Drive advocates an upgrade to Motivation 3.0, detailing scientific and behavioral studies; and case studies of successful corporations that have adopted this new approach. One of Pink's best examples is that Microsoft Encarta (an attempt at creating and maintaining a pay-to-use online encyclopaedia) which had a huge financial backing and lots of talented employees closed down after a few years of operation, whereas a loose organization with the same goals but having no paid management, no paid employees and no for-profit motive has become Wikipedia, one of the most-referred to and relied upon websites today.
The 3.0 model emphasizes autonomy, mastery and purpose as the prime movers of human achievement. Autonomy being the divestment of superfluous supervision over the worker and the work; mastery as in putting in time and effort to get good at a skill or skill-set; and purpose as in having a sustainable, believable and realistic rationale for doing the work in the first place.
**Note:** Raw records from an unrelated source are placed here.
[config.mk]
export PLATFORM = sky130hd
export DESIGN_NAME = gpio_bank
export DESIGN_NICKNAME = d
export VERILOG_FILES = /design/src/rtl/gpio_bank.sv
export SDC_FILE = /design/constraint.sdc
export NUM_CORES = 1
export LEC_CHECK = 0
export ABC_AREA = 1
export ABC_CLOCK_PERIOD_IN_PS = 1700
export CORE_MARGIN = 2
export CORE_UTILIZATION = 47
export CTS_CLUSTER_SIZE = 14
export DETAILED_ROUTE_END_ITERATION = 10
export PLACE_DENSITY = 0.73
export SLEW_MARGIN = 20
export SYNTH_ARGS = -nofsm -noshare
export SYNTH_HDL_FRONTEND = slang
export SYNTH_SLANG_ARGS = --single-unit
export TNS_END_PERCENT = 30
[constraint.sdc]
create_clock -name clk_i -period 1.7 [get_ports clk_i]
set_input_delay 0.51 -clock clk_i [delete_from_list [all_inputs] [get_ports clk_i]]
set_output_delay 0.51 -clock clk_i [all_outputs]
set_load 0.005 [all_outputs]
[src/rtl/gpio_bank.sv]
// gpio_bank: memory-mapped GPIO bank with input synchronisers, a shared-prescaler
// debounce filter, and edge-triggered interrupts.
//
// Ports:
//   clk_i, rst_i           clock and synchronous active-high reset
//   mem_valid_i/we_i       register access request and direction (1 = write)
//   mem_addr_i             word index into the register map
//   mem_wdata_i            write data
//   mem_rdata_o            read data, valid while mem_ready_o is high
//   mem_ready_o            one-cycle access-complete pulse
//   gpio_in_i              raw asynchronous pad inputs
//   gpio_out_o             pad output data (OUT register)
//   gpio_outenb_o          active-low output enable (OENB register)
//   gpio_pullupb_o         active-low pull-up enable (PUB register)
//   gpio_pulldownb_o       active-low pull-down enable (PDB register)
//   irq_o                  registered level interrupt
//
// Register map (word index): 0 OUT, 1 OENB, 2 PUB, 3 PDB, 4 IN (RO),
// 5 IRQ_EN, 6 IRQ_RISE, 7 IRQ_FALL, 8 IRQ_STAT (W1C), 9 DBNC.
module gpio_bank #(
  parameter int GPIO_NUM    = 16,
  parameter int SYNC_STAGES = 2,
  parameter int DBNC_W      = 8
) (
  input  logic                clk_i,
  input  logic                rst_i,
  input  logic                mem_valid_i,
  input  logic                mem_we_i,
  input  logic [3:0]          mem_addr_i,
  input  logic [31:0]         mem_wdata_i,
  output logic [31:0]         mem_rdata_o,
  output logic                mem_ready_o,
  input  logic [GPIO_NUM-1:0] gpio_in_i,
  output logic [GPIO_NUM-1:0] gpio_out_o,
  output logic [GPIO_NUM-1:0] gpio_outenb_o,
  output logic [GPIO_NUM-1:0] gpio_pullupb_o,
  output logic [GPIO_NUM-1:0] gpio_pulldownb_o,
  output logic                irq_o
);

  // Register state
  logic [GPIO_NUM-1:0] out_reg, oenb_reg, pub_reg, pdb_reg;
  logic [GPIO_NUM-1:0] en_reg, rise_reg, fall_reg, stat_reg;
  logic [DBNC_W-1:0]   dbnc_reg, cnt_reg;
  logic [GPIO_NUM-1:0] f_reg, last_reg;
  logic [GPIO_NUM-1:0] sync_reg [SYNC_STAGES];
  logic                ready_reg, irq_reg;
  logic [31:0]         rdata_reg;

  // Next-state / combinational signals
  logic [GPIO_NUM-1:0] s_sync;
  logic [GPIO_NUM-1:0] f_next, last_next, set_evt, stat_next, w1c_mask;
  logic [DBNC_W-1:0]   cnt_next;
  logic [15:0]         wr_sel;
  logic [GPIO_NUM-1:0] wdata_g;
  logic [31:0]         rd_word;
  logic                access, wr_en, tick, dbnc_off;
  logic                unused_wdata;

  // An access is accepted on the first sampled cycle of valid; the ready
  // pulse that follows blocks re-acceptance while the master drops valid.
  assign access  = mem_valid_i & ~ready_reg;
  assign wr_en   = access & mem_we_i;
  assign wr_sel  = wr_en ? (16'd1 << mem_addr_i) : 16'd0;
  assign wdata_g = mem_wdata_i[GPIO_NUM-1:0];
  assign unused_wdata = &{1'b0, mem_wdata_i};

  assign s_sync   = sync_reg[SYNC_STAGES-1];
  assign dbnc_off = (dbnc_reg == '0);
  assign tick     = ~dbnc_off & (cnt_reg == dbnc_reg);

  // Prescaler counts 0..N; a DBNC write restarts it from 0.
  always_comb begin
    cnt_next = cnt_reg + 1'b1;
    if (wr_sel[9] || dbnc_off || tick) begin
      cnt_next = '0;
    end
  end

  assign last_next = tick ? s_sync : last_reg;
  assign w1c_mask  = wr_sel[8] ? wdata_g : '0;
  // A coincident edge event wins over a W1C clear of the same bit.
  assign stat_next = (stat_reg & ~w1c_mask) | set_evt;

  // Synchroniser chain
  generate
    for (genvar gi = 0; gi < SYNC_STAGES; gi++) begin : g_sync
      always_ff @(posedge clk_i) begin
        if (rst_i) begin
          sync_reg[gi] <= '0;
        end else if (gi == 0) begin
          sync_reg[gi] <= gpio_in_i;
        end else begin
          sync_reg[gi] <= sync_reg[(gi == 0) ? 0 : gi-1];
        end
      end
    end
  endgenerate

  // Per-pin filter and edge detect. With debounce active, a pin only moves
  // when two consecutive ticks sampled the same new value.
  generate
    for (genvar gi = 0; gi < GPIO_NUM; gi++) begin : g_pin
      assign f_next[gi]  = dbnc_off ? s_sync[gi] :
                           (tick && (s_sync[gi] == last_reg[gi])) ? s_sync[gi] : f_reg[gi];
      assign set_evt[gi] = (f_next[gi] & ~f_reg[gi] & rise_reg[gi]) |
                           (~f_next[gi] & f_reg[gi] & fall_reg[gi]);
    end
  endgenerate

  // Read mux; unmapped indices and bits above the pin count read as zero.
  always_comb begin
    rd_word = '0;
    case (mem_addr_i)
      4'd0: rd_word[GPIO_NUM-1:0] = out_reg;
      4'd1: rd_word[GPIO_NUM-1:0] = oenb_reg;
      4'd2: rd_word[GPIO_NUM-1:0] = pub_reg;
      4'd3: rd_word[GPIO_NUM-1:0] = pdb_reg;
      4'd4: rd_word[GPIO_NUM-1:0] = f_reg;
      4'd5: rd_word[GPIO_NUM-1:0] = en_reg;
      4'd6: rd_word[GPIO_NUM-1:0] = rise_reg;
      4'd7: rd_word[GPIO_NUM-1:0] = fall_reg;
      4'd8: rd_word[GPIO_NUM-1:0] = stat_reg;
      4'd9: rd_word[DBNC_W-1:0]   = dbnc_reg;
      default: rd_word = '0;
    endcase
  end

  always_ff @(posedge clk_i) begin
    if (rst_i) begin
      out_reg   <= '0;
      oenb_reg  <= '1;
      pub_reg   <= '1;
      pdb_reg   <= '1;
      en_reg    <= '0;
      rise_reg  <= '0;
      fall_reg  <= '0;
      stat_reg  <= '0;
      dbnc_reg  <= '0;
      cnt_reg   <= '0;
      f_reg     <= '0;
      last_reg  <= '0;
      ready_reg <= 1'b0;
      rdata_reg <= '0;
      irq_reg   <= 1'b0;
    end else begin
      if (wr_sel[0]) out_reg  <= wdata_g;
      if (wr_sel[1]) oenb_reg <= wdata_g;
      if (wr_sel[2]) pub_reg  <= wdata_g;
      if (wr_sel[3]) pdb_reg  <= wdata_g;
      if (wr_sel[5]) en_reg   <= wdata_g;
      if (wr_sel[6]) rise_reg <= wdata_g;
      if (wr_sel[7]) fall_reg <= wdata_g;
      if (wr_sel[9]) dbnc_reg <= mem_wdata_i[DBNC_W-1:0];
      cnt_reg   <= cnt_next;
      f_reg     <= f_next;
      last_reg  <= last_next;
      stat_reg  <= stat_next;
      ready_reg <= access;
      rdata_reg <= access ? rd_word : '0;
      // Uses the current STAT/EN, so irq trails STAT by one cycle.
      irq_reg   <= |(stat_reg & en_reg);
    end
  end

  assign mem_ready_o      = ready_reg;
  assign mem_rdata_o      = rdata_reg;
  assign gpio_out_o       = out_reg;
  assign gpio_outenb_o    = oenb_reg;
  assign gpio_pullupb_o   = pub_reg;
  assign gpio_pulldownb_o = pdb_reg;
  assign irq_o            = irq_reg;

endmodule

# Yosys cells after proc, flatten, opt, wreduce, memory -nomap -nowiden
# Memory sizes are Yosys's and may differ from the RTL's.
# Index checks and enable logic that the tools add are counted.
[totals]
register_bits = 210
latch_bits = 0
mem_bits_rw = 32
romBits = 0
inputBits = 56
output_inout_bits = 98
mem_count = 1
[classes]
n_addsub = 1
mul = 0
div_mod_pow = 0
magnitude_cmp = 0
n_eq_ne = 26
n_shift = 1
muxes = 41
bitwise = 124
n_reduce_logical = 23
[mem_list]
columns = ["memory", "words", "word_bits", "rd", "rd_clocked_by_memory_dff", "write_ports", "line", "source"]
rows = [
  ["sync_reg", 2, 16, 2, 0, 2, "46", "logic [GPIO_NUM-1:0] sync_reg [SYNC_STAGES];"],
]
[op_table]
columns = ["operator", "count"]
rows = [
  ["$pmux 8 s10", 1],
  ["$pmux 8 s9", 1],
  ["$and 1x1->1", 67],
  ["$mux 16", 3],
  ["$mux 1", 35],
  ["$not 1->1", 35],
  ["$and 16x16->16", 2],
  ["$or 1x1->1", 18],
  ["$eq 1x1->1", 16],
  ["$eq 4x3->1 const B", 4],
  ["$logic_and 1x1->1", 16],
  ["$not 16->16", 1],
  ["$or 16x16->16", 1],
  ["$reduce_or 16->1", 1],
  ["$mux 10", 1],
  ["$shl 1x4->10 const A", 1],
  ["$add 8x1->8 const B", 1],
  ["$eq 4x2->1 const B", 2],
  ["$eq 4x4->1 const B", 2],
  ["$eq 8x8->1", 1],
  ["$logic_not 8->1", 1],
  ["$eq 4x1->1 const B", 1],
  ["$logic_not 4->1", 1],
  ["$reduce_or 2->1", 2],
  ["$logic_or 1x1->1", 2],
]

# Logic depth before layout (Yosys ltp)
[logic_depth]
word_depth = 11
depth_mapped = 15
mapped_depth_nobuf = 14

# Worst setup path after synthesis
# Ideal clock, no wire load.
[synth_path]
kind = "input to register"
startpoint = "in mem_addr_i[1]"
endpoint = "reg stat_reg[14]"
arrival_time_ps = 1488
required_time_ps = 1591
path_slack_ps = 104
cell_stages = 9
n_path_buf = 1
cell_sequence = "nor2_1 > nand2_1 > inv_2 > nand3_1 > buf_2 > o21ai_0 > nand3_1 > nand2_1 > inv_1"
[synth_between]
elab_chain_len = 6
[synth_rtl]
columns = ["item", "line", "source"]
rows = [
  ["from (decl)", "29", "input logic [3:0] mem_addr_i,"],
  ["$shl 1x4->10", "64", "assign wr_sel = wr_en ? (16'd1 << mem_addr_i) : 16'd0;"],
  ["$mux 10", "64", ""],
  ["$mux 16", "81", "assign w1c_mask = wr_sel[8] ? wdata_g : '0;"],
  ["$not 16->16", "83", "assign stat_next = (stat_reg & ~w1c_mask) | set_evt;"],
  ["$and 16x16->16", "83", ""],
  ["$or 16x16->16", "83", ""],
  ["to (signal assigned)", "158", "stat_reg <= stat_next;"],
  ["to (decl)", "43", "logic [GPIO_NUM-1:0] en_reg, rise_reg, fall_reg, stat_reg;"],
]
# Every way passes these cells.
# A chain may end at the register's enable or synchronous reset.

# Worst setup path in the final report
[layout_path]
startpoint = "reg dbnc_reg[7]"
endpoint = "reg stat_reg[13]"
[layout_between]
elab_chain_len = 11
word_cells_on_any_way = 14
[layout_rtl]
columns = ["item", "line", "source"]
rows = [
  ["from (decl)", "44", "logic [DBNC_W-1:0] dbnc_reg, cnt_reg;"],
  ["from (signal assigned)", "154", "if (wr_sel[9]) dbnc_reg <= mem_wdata_i[DBNC_W-1:0];"],
  ["$logic_not 8->1", "69", "assign dbnc_off = (dbnc_reg == '0);"],
  ["$not 1->1", "70", "assign tick = ~dbnc_off & (cnt_reg == dbnc_reg);"],
  ["$and 1x1->1", "70", ""],
  ["$logic_and 1x1->1", "105", "(tick && (s_sync[gi] == last_reg[gi])) ? s_sync[gi] : f_reg[gi];"],
  ["$mux 1", "105", ""],
  ["$mux 1 *", "104", "assign f_next[gi] = dbnc_off ? s_sync[gi] :"],
  ["$not 1->1", "107", "(~f_next[gi] & f_reg[gi] & fall_reg[gi]);"],
  ["$and 1x1->1 (2 in a row)", "107", ""],
  ["$or 1x1->1 *", "106", "assign set_evt[gi] = (f_next[gi] & ~f_reg[gi] & rise_reg[gi]) |"],
  ["$or 16x16->16 *", "83", ""],
]
# Mark *: on every way between the ends. The rest lies on a longest branch, timed or not.

==> results by group <==
Floorplan
  – FP Rows: 53
  – Die Ht: between 150 and 200 um
  – Die area: around 0.023 sq mm
  – Initial Utilization: about half
  – Core Region: roughly 0.021 sq mm
  – Die width: between 150 and 200 um
  – I/O pin total: 154

Clock tree
  – CTS tree: done
  – H-tree depth: 1
  – Skew-Pair Late Insertion Delay: 0.53 ns
  – CTS Buffer Depth: 3
  – Root buffer cell: clkbuf_16
  – TritonCTS buffer count: 25
  – Hold Buf Count CTS: 0
  – Count of clock tree sinks: 226
  – Clock transition at the registers of the reported paths: 0.06 ns

Global routing
  – Global routing usage on met3: 3.61%
  – Gr usage total: 26.6%
  – First-pass GRT wire length: about 48000 um
  – Top Usage Layer GRT: met1
  – Initial antenna violation count: 1
  – Largest net degree at the start of global routing: 83
  – Vias in the first global route: 8702
  – M2 GR Usage: a little under 40%
  – GRT overflow: 0
  – Met1 usage: between 40% and 50%

Logic synthesis
  – Compound-Gate Fraction of Synth Area: 18.6%
  – Commonest cells post-synth: nand2_1, dfxtp_1, inv_1
  – Simple-Gate Fraction of Synth Area: 23.8%
  – Syn Inst Count: roughly 1.4k
  – Mux share of post-synthesis cell area: 0%
  – Post-Synth XOR/XNOR Area: 0.502%
  – Syn Std Cell Area: just over 0.01 sq mm
  – Largest family of logic cells by synthesized area: simple AND/OR/NAND/NOR gates
  – Dominant cell type by area after synthesis: dfxtp_1
  – Most common cell in the netlist: nand2_1
  – Mean Syn Cell Area: 7.52 sq um
  – Post-synth ARST share: 0%
  – Synth top area cells: dfxtp_1, nand2_1, inv_1
  – Most used flip-flop cell after synthesis: dfxtp_1
  – Yosys cell types: 42
  – Synth Warn #: 0
  – Synth Area in Adders: 0.122%
  – Post-synth EDFFs: 0
  – Post-synth top area share: 44.3%
  – Yosys reg bits: 226
  – Register area share after synthesis: 44.3%

Setup path
  – Reg-to-reg slack, setup: -0.04 ns
  – Crit path launch type: flip-flop
  – RR Startpoint: dbnc_reg[7]
  – Setup crit end kind: flip-flop
  – Worst Path Required: 2.13 ns
  – CP arrival: about 2.2 ns
  – Critical path startpoint: dbnc_reg[7]
  – Critical path type: flip-flop to flip-flop
  – Crit-path max FO: 5

Detailed routing
  – Final wirelength: between 30000 and 40000 um
  – Drt first pass iters: 8
  – Routed vias/inst: roughly 5.4
  – WL/cell: 17.7 um
  – DRC viols: 0
  – Iter 0 DRT Violations: about 1.2k
  – Total number of vias: 10.2k
  – Post-route ant nets: 0

Cells and area
  – Fraction of layout cells with a size suffix above 1: 22.0%
  – Final core occ: between 60% and 70%
  – Post-Layout Cell Count: between 1.5k and 2k
  – Fin nets: 1644
  – Max reg flops: 32
  – Synth-to-layout area growth: 36.4%
  – Fillers: between 1.5k and 2k
  – Finished Cell Area: 0.0139 sq mm

Place
  – Placed cell areas: between 0.01 and 0.015 sq mm
  – Routability cong.: 0.956
  – Inst Count DP: about 1.8k
  – I/O Buffers: 121
  – Hpwl dp: 22700 um
  – Place WS: -0.617 ns

Pwr
  – Peak supply drop: 0.000652 V
  – Leakage: 6.54 nW
  – Pwr dens: between 800 and 900 mW/mm^2

STA
  – Final worst-path cycle share: 102%
  – Least-Margin Pin Slew: 0.564 ns
  – Pins Over Slew Limit: 0
  – F_max: 576 MHz
  – Min Tclk post-route: 1.74 ns
  – Unrepaired setup endpoints after global routing: true
  – Final Hold Vio Count: 0
  – Max transition margin: 62.4%
  – Setup violators final: 6
  – Setup slack after layout: -0.0371 ns
  – Clock Skew: 0.0101 ns
  – Setup TNS: -0.0538 ns

Run
  – Max_cap viols: 0

Run status
  – Outcome: finished with violations
  – Failing checks: negative setup slack

Hold path
  – Worst Min Path Start: rst_i
  – HP Class: primary input to flip-flop
-- final timing paths --
path,end,cells after the start
worst max-delay path,stat_reg[13],14
worst min-delay path,f_reg[1],2
worst max register to register,stat_reg[13],14
worst min register to register,sync_reg[1][6],2
-- layout by cell type (no fill, tap or decap), types with 11 or more instances in the layout --
cell type,Yosys,final
buf_12,1,18
o22ai_1,20,20
a221oi_1,36,29
nand3_2,14,23
dfxtp_2,0,40
inv_1,195,194
o211ai_1,48,48
nand2_1,266,249
a21oi_1,112,110
clkdlybuf4s50_1,0,33
inv_2,14,11
nand4_1,23,23
nor2_1,78,67
dfxtp_1,226,180
o21ai_0,97,94
conb_1,1,16
dlygate4sd2_1,0,81
buf_4,20,109
nand3_1,68,59
nand2_2,16,31
clkbuf_16,0,31
-- critical path, cell delays in order (launching register included) --
cell and delay, ns:
dfxtp_4 0.38, inv_2 0.05, nand2_1 0.05, nand2_1 0.06
nor2_2 0.15, nand2_4 0.10, nor2_8 0.21, clkbuf_16 0.19
nand4_2 0.09, nand2_1 0.10, nand2_2 0.07, nand3_2 0.07
nand3_2 0.05, nand2_1 0.06, inv_1 0.03
-- through the flow --
stage / hold WS [ns] / total power, W
after CTS: 0.321 / 0.0121
after detailed placement: 0.392 / 0.00661
after global placement: 0.391 / 0.00659
final: 0.333 / 0.0122
after floorplan: 0.388 / 0.00615
after global routing: 0.337 / 0.0126
-- cells by family after synthesis --
| family | after synthesis |
|---|---|
| compound gates | 322 |
| xor+xnor | 5 |
| buf+inv | 291 |
| flops | 226 |
| other cells | 1 |
| fa+ha+maj | 1 |
| simple gates | 512 |
-- per-layer routing --
metal	share of wire (%)	wire length [um]	up-vias
met1	44	14600	4689
met3	9.4	3130	74
li1	-	-	4919
met5	0	0	-
met2	44	14500	543
met4	2.7	901	0
-- power by group --
part	internal, W	leakage [nW]	switching, W	total [W]
clock	0.00343	0.411	0.00214	0.00557
combinational	0.000506	4.29	0.000656	0.00116
sequential	0.00539	1.84	0.0000829	0.00547
-- area by class of cell --
type / count / area, sq um / share of cell area [%]
timing repair inverter: 2 / 17.5 / 0.126
multi-input combinational: 857 / 4750 / 34.1
sequential: 226 / 4600 / 33.0
clock inverter: 8 / 144 / 1.03
tap: 275 / 344 / 2.47
timing repair buffer: 265 / 2570 / 18.5
inverter: 210 / 815 / 5.84
antenna: 1 / 2.50 / 0.0180
clock buffer: 35 / 693 / 4.97
-- what timing repair did --
action | CTS | global route
gates cloned | 0 | 11
setup buffers | 12 | 23
gates resized for setup | 133 | 92
setup endpoints to repair | 137 | 175
pin swaps | 1 | 26
Note: power is estimated with default switching activity, not from simulation.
I'm looking at my students past and future. Most of them came from 2.0 schools, and even when they arrive at our doorstep we still keep them suppressed under 2.0 principles. We complain about how unmotivated they are, how slow they are to absorb new ideas and concepts, how frustrated we are that they keep making the same mistakes even though we've corrected them time and time again. We run our education like a factory churning out neatly packaged mass products but we also realize that each student is an individual with individual learning needs and hence requires a personally customized instructional programme in order to develop each potential, like we promise to. That's quite the dilemma, isn't it, trying to meet 3.0 demands with 2.0 structures?
Our biggest problem with 3.0 is in the first pillar: autonomy. I'm not talking about staff autonomy because one of the reasons why I enjoy my work on campus is that I have loads of autonomy to run my classes and other programmes the way I want. I'm talking about the kids and how we have to monitor them, guide them, discipline them, safeguard them, and sic their parents on them (if necessary) their whole two years with us. I'm talking about not trusting them to do the right thing, and likewise them not trusting themselves, coming from environments that didn't trust them either. It's going to be difficult if I apply 3.0 while the rest of their subject tutors still manage them with 2.0, the way they're used to. The kids are so conditioned under survival 2.0 they don't see the higher purpose of 3.0 as a necessary or even a worthwhile aim. Avoiding a shelling will always win out over reaching for higher goals.
I'm absolutely sure 3.0 works. The kids in Drama Club grow and develop so many skills so quickly because they have the autonomy to do what they need to do to get their show on the road. They dedicate themselves to mastering stagecraft, turning in long rehearsals above and beyond their regular scheduled schoolwork and working with a true master of the craft like Tina or Rods. And they have a purpose to turn in a performance they can be proud of for our annual Drama Night or national competition. But these same kids are often in trouble in class because 2.0 just isn't adequate to motivate them to do as well in their academic obligations.
Working in an organization so firmly entrenched in 2.0, can there be a transitional step, a 2.5 that I can at least start on? Or have I been stuck on 2.5 all along? Whatever it is, it's time to throw a bigger rock into the pond. Our collective futures could well depend on it.